A pie floater commonly consists of a traditional Australian-style meat pie, usually sitting, but sometimes submerged (traditionally upside down) in a bowl of thick pea soup made from blue boiler peas. It is often self-garnished with tomato sauce, and the consumer may also add a combination of mint sauce, salt, pepper, or malt vinegar according to personal preference.

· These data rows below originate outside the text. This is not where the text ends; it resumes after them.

[src/rtl/toggle_event_rx.sv]
// -----------------------------------------------------------------------------
// toggle_event_rx
//
// Receiver for a toggle-encoded event line driven by a T flip-flop sender.
// Every level change on tog_in is one event. Each recovered event produces a
// one-cycle strobe on evt_pulse and is queued in a saturating pending counter.
// The pending counter is drained by a valid/ready handshake. A wrapping total
// counter and a sticky overflow flag are also maintained.
//
// Optional build macro:
//   TOGGLE_EVENT_RX_SYNC_EN  defined   -> two-flop synchronizer in front of the
//                                          edge detector (tog_in may be async);
//                                          evt_pulse one cycle later.
//                            undefined -> single sampling flop; tog_in must be
//                                          synchronous to clk.
//
// Parameters:
//   PEND_W  width of the pending-event counter (saturates at 2^PEND_W-1)
//   CNT_W   width of the total-event counter (wraps modulo 2^CNT_W)
//
// Ports:
//   clk        in   rising-edge clock
//   rst_n      in   asynchronous active-low reset
//   tog_in     in   toggle-encoded event line
//   clr        in   synchronous clear of counters and overflow flag
//   evt_ready  in   consumer accepts one pending event
//   evt_valid  out  at least one event pending
//   evt_pulse  out  one-cycle strobe per detected event
//   pend_cnt   out  number of pending events
//   total_cnt  out  events detected since reset/clr (wrapping)
//   overflow   out  sticky: an event was dropped because pend_cnt was full
// -----------------------------------------------------------------------------
module toggle_event_rx #(
  parameter int PEND_W = 4,
  parameter int CNT_W  = 8
) (
  input  logic              clk,
  input  logic              rst_n,
  input  logic              tog_in,
  input  logic              clr,
  input  logic              evt_ready,
  output logic              evt_valid,
  output logic              evt_pulse,
  output logic [PEND_W-1:0] pend_cnt,
  output logic [CNT_W-1:0]  total_cnt,
  output logic              overflow
);

  localparam logic [PEND_W-1:0] PEND_MAX = {PEND_W{1'b1}};

  logic              s2;
  logic              prev;
  logic              pop;
  logic              dropped;
  logic [PEND_W-1:0] pend_nxt;
  logic [CNT_W-1:0]  total_nxt;
  logic              ovf_nxt;

  // Saturating increment: returns {dropped, new_value}. When the counter is
  // already full the value holds and the dropped bit is raised.
  function automatic logic [PEND_W:0] sat_inc(input logic [PEND_W-1:0] cur);
    if (cur == PEND_MAX)
      return {1'b1, cur};
    else
      return {1'b0, cur + PEND_W'(1)};
  endfunction

  // ---- Sampling stage(s): tog_in -> s2 ----
`ifdef TOGGLE_EVENT_RX_SYNC_EN
  logic s1;

  always_ff @(posedge clk or negedge rst_n) begin
    if (!rst_n) begin
      s1 <= 1'b0;
      s2 <= 1'b0;
    end else begin
      s1 <= tog_in;
      s2 <= s1;
    end
  end
`else
  always_ff @(posedge clk or negedge rst_n) begin
    if (!rst_n) begin
      s2 <= 1'b0;
    end else begin
      s2 <= tog_in;
    end
  end
`endif

  // ---- Edge detection: prev tracks s2; clr deliberately leaves it alone so
  // clearing never fabricates an event ----
  always_ff @(posedge clk or negedge rst_n) begin
    if (!rst_n) begin
      prev <= 1'b0;
    end else begin
      prev <= s2;
    end
  end

  // Both operands are flops, so the strobe is glitch-free.
  assign evt_pulse = s2 ^ prev;

  assign evt_valid = (pend_cnt != '0);
  assign pop       = evt_valid & evt_ready;

  always_comb begin
    pend_nxt  = pend_cnt;
    total_nxt = total_cnt;
    ovf_nxt   = overflow;
    dropped   = 1'b0;
    if (clr) begin
      pend_nxt  = '0;
      total_nxt = '0;
      ovf_nxt   = 1'b0;
    end else begin
      if (evt_pulse)
        total_nxt = total_cnt + CNT_W'(1);
      // An event and a pop in the same cycle cancel, even when full.
      case ({evt_pulse, pop})
        2'b10: begin
          {dropped, pend_nxt} = sat_inc(pend_cnt);
          if (dropped)
            ovf_nxt = 1'b1;
        end
        2'b01:   pend_nxt = pend_cnt - PEND_W'(1);
        default: pend_nxt = pend_cnt;
      endcase
    end
  end

  // ---- Counter / flag registers ----
  always_ff @(posedge clk or negedge rst_n) begin
    if (!rst_n) begin
      pend_cnt  <= '0;
      total_cnt <= '0;
      overflow  <= 1'b0;
    end else begin
      pend_cnt  <= pend_nxt;
      total_cnt <= total_nxt;
      overflow  <= ovf_nxt;
    end
  end

endmodule
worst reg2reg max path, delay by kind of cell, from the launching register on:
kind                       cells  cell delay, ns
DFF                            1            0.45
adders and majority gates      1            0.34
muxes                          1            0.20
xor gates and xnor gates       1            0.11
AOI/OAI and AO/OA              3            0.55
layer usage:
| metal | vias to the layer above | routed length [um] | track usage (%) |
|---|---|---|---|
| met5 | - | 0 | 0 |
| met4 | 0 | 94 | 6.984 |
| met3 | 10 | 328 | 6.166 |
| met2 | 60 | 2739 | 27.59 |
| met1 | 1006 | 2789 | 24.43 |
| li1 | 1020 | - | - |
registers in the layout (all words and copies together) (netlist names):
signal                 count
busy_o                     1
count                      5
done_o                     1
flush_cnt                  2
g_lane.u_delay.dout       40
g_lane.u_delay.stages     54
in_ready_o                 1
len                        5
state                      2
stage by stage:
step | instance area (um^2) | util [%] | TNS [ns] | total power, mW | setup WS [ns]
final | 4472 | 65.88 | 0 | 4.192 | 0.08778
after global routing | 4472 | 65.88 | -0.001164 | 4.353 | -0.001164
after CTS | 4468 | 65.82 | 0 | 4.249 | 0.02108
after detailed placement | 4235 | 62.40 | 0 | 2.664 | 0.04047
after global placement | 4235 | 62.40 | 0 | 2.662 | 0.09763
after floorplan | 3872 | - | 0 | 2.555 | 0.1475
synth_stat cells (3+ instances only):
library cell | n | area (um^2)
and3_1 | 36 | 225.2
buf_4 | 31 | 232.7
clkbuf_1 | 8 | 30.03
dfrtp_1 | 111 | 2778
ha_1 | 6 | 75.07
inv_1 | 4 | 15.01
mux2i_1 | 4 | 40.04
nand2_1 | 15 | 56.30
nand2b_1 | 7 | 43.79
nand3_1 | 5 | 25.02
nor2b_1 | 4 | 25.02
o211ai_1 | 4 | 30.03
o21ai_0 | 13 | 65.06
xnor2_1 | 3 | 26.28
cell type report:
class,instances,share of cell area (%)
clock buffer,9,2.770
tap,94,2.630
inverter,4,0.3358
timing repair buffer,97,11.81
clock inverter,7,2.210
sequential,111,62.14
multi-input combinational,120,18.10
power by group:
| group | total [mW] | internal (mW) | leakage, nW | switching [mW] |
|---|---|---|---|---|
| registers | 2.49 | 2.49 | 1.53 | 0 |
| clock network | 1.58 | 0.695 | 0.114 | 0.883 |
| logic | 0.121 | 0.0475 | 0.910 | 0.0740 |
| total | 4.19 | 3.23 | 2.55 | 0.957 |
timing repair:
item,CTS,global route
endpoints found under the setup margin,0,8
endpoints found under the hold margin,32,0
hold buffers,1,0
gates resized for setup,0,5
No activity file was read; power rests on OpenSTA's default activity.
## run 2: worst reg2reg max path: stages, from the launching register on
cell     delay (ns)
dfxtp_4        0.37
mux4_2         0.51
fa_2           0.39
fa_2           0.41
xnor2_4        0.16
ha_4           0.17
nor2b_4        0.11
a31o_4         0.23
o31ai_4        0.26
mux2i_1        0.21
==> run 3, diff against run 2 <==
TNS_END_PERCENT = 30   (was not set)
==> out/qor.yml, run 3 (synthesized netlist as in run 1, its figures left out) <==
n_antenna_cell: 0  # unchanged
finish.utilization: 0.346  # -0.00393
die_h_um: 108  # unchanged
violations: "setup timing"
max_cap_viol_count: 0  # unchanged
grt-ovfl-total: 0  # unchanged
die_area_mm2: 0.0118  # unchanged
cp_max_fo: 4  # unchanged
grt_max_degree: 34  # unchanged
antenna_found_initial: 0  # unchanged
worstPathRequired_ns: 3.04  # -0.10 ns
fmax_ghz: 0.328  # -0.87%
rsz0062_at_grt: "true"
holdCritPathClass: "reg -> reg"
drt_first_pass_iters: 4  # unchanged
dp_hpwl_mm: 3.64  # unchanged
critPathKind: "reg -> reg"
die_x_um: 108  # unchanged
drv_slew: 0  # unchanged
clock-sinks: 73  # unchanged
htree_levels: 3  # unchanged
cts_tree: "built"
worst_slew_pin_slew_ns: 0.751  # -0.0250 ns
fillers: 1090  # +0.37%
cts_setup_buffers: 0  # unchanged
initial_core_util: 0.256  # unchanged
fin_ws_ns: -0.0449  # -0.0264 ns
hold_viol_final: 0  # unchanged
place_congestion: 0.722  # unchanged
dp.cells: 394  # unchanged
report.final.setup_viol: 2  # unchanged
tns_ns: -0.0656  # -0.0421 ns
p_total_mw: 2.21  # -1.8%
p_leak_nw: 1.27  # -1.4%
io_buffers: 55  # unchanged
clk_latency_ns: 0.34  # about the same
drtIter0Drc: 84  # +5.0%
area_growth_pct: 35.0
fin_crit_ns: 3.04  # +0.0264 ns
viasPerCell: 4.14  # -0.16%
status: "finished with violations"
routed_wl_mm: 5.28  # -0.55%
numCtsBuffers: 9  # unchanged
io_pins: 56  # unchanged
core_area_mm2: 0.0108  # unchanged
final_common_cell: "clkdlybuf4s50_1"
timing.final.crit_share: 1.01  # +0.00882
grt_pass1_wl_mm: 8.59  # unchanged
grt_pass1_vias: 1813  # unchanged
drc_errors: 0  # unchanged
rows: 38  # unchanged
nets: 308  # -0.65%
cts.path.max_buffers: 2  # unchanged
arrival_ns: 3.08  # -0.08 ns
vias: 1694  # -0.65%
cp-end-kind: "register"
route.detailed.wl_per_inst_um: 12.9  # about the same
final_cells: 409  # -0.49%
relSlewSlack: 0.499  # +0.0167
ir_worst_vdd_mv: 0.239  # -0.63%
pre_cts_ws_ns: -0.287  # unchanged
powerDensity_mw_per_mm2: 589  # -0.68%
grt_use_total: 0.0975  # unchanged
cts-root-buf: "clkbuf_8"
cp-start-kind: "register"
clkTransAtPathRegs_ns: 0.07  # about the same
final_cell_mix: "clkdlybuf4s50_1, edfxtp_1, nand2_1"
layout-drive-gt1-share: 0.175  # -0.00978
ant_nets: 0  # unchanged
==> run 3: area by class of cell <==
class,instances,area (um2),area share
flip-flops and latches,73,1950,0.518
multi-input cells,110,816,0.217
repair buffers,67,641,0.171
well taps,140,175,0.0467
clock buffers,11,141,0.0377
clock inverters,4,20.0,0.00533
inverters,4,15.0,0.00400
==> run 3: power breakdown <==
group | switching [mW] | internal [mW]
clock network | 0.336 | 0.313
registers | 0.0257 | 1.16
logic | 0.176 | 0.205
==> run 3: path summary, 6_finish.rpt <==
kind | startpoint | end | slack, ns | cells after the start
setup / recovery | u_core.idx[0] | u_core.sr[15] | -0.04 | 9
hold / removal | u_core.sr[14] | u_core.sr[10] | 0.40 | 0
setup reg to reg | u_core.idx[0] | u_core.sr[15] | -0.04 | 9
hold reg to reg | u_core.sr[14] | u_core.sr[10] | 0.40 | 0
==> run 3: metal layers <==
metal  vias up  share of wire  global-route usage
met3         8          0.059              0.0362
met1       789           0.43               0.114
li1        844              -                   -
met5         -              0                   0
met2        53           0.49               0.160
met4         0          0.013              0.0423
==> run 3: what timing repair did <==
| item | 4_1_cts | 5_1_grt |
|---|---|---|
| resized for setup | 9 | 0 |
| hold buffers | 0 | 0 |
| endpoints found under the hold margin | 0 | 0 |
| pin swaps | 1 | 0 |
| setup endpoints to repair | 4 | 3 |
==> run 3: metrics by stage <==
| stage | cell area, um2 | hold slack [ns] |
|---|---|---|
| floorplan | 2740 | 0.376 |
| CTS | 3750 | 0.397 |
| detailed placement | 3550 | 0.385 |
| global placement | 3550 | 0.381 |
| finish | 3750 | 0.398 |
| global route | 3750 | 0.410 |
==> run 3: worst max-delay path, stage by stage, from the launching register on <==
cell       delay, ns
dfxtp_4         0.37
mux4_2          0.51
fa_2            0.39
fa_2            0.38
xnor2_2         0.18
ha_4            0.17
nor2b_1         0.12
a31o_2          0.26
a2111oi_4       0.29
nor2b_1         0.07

South Australian records credit the pie floater's popularity in the 1890s to one Ern "Shorty" Bradley of Port Pirie; Bradley's old employer Jim Gibbs of Adelaide is another candidate.

==Pie carts==
Pie floaters were typically purchased in the street from pie-carts as a late evening meal. Pie-carts are typically a form of caravan/trailer/cart, originally horse-drawn, with an elongated "window" along one or both sides where customers could sit or (more usually) stand to eat their purchases. The pie-cart was typically moved into position at lunchtime and in the evening. As traffic became busier and on-street car-parking in demand, the carts evolved to have one window on the "footpath side", and were moved into position after afternoon peak-hour traffic had ebbed. They did business until late evening or early morning, after which they were returned to their daytime storage locations.

South Australia has had pie carts in the Adelaide metropolitan area since the 1870s. In the evenings, the Norwood pie-cart was located on The Parade adjacent to the Norwood Town Hall. It was also the only place where members of the public could buy draught Hall's "Stonie" ginger beer direct from the keg. In the Adelaide city centre in the 1880s, there were 13 pie-carts operating in King William Street and North Terrace. By 1915 there were nine pie-carts in operation. By 1958 this had reduced to two: Balfour's pie-cart on North Terrace outside the Adelaide railway station, and Cowley's in Victoria Square outside the Adelaide General Post Office. In 2007, the Glenelg tram line was extended from Victoria Square along King William Street and North Terrace past Adelaide railway station, and the Balfour's pie-cart was forced to close.

In 2003, the South Australian National Trust traced the history of the pie floater back over 130 years. The pie floater was recognised as a South Australian Heritage Icon by the National Trust of South Australia, although it is now available at very few locations; among them are the Café de Vilis, Enjoy Bakery on Norwood Parade, O'Connell Street Bakery, North Adelaide and the Upper Sturt General Store.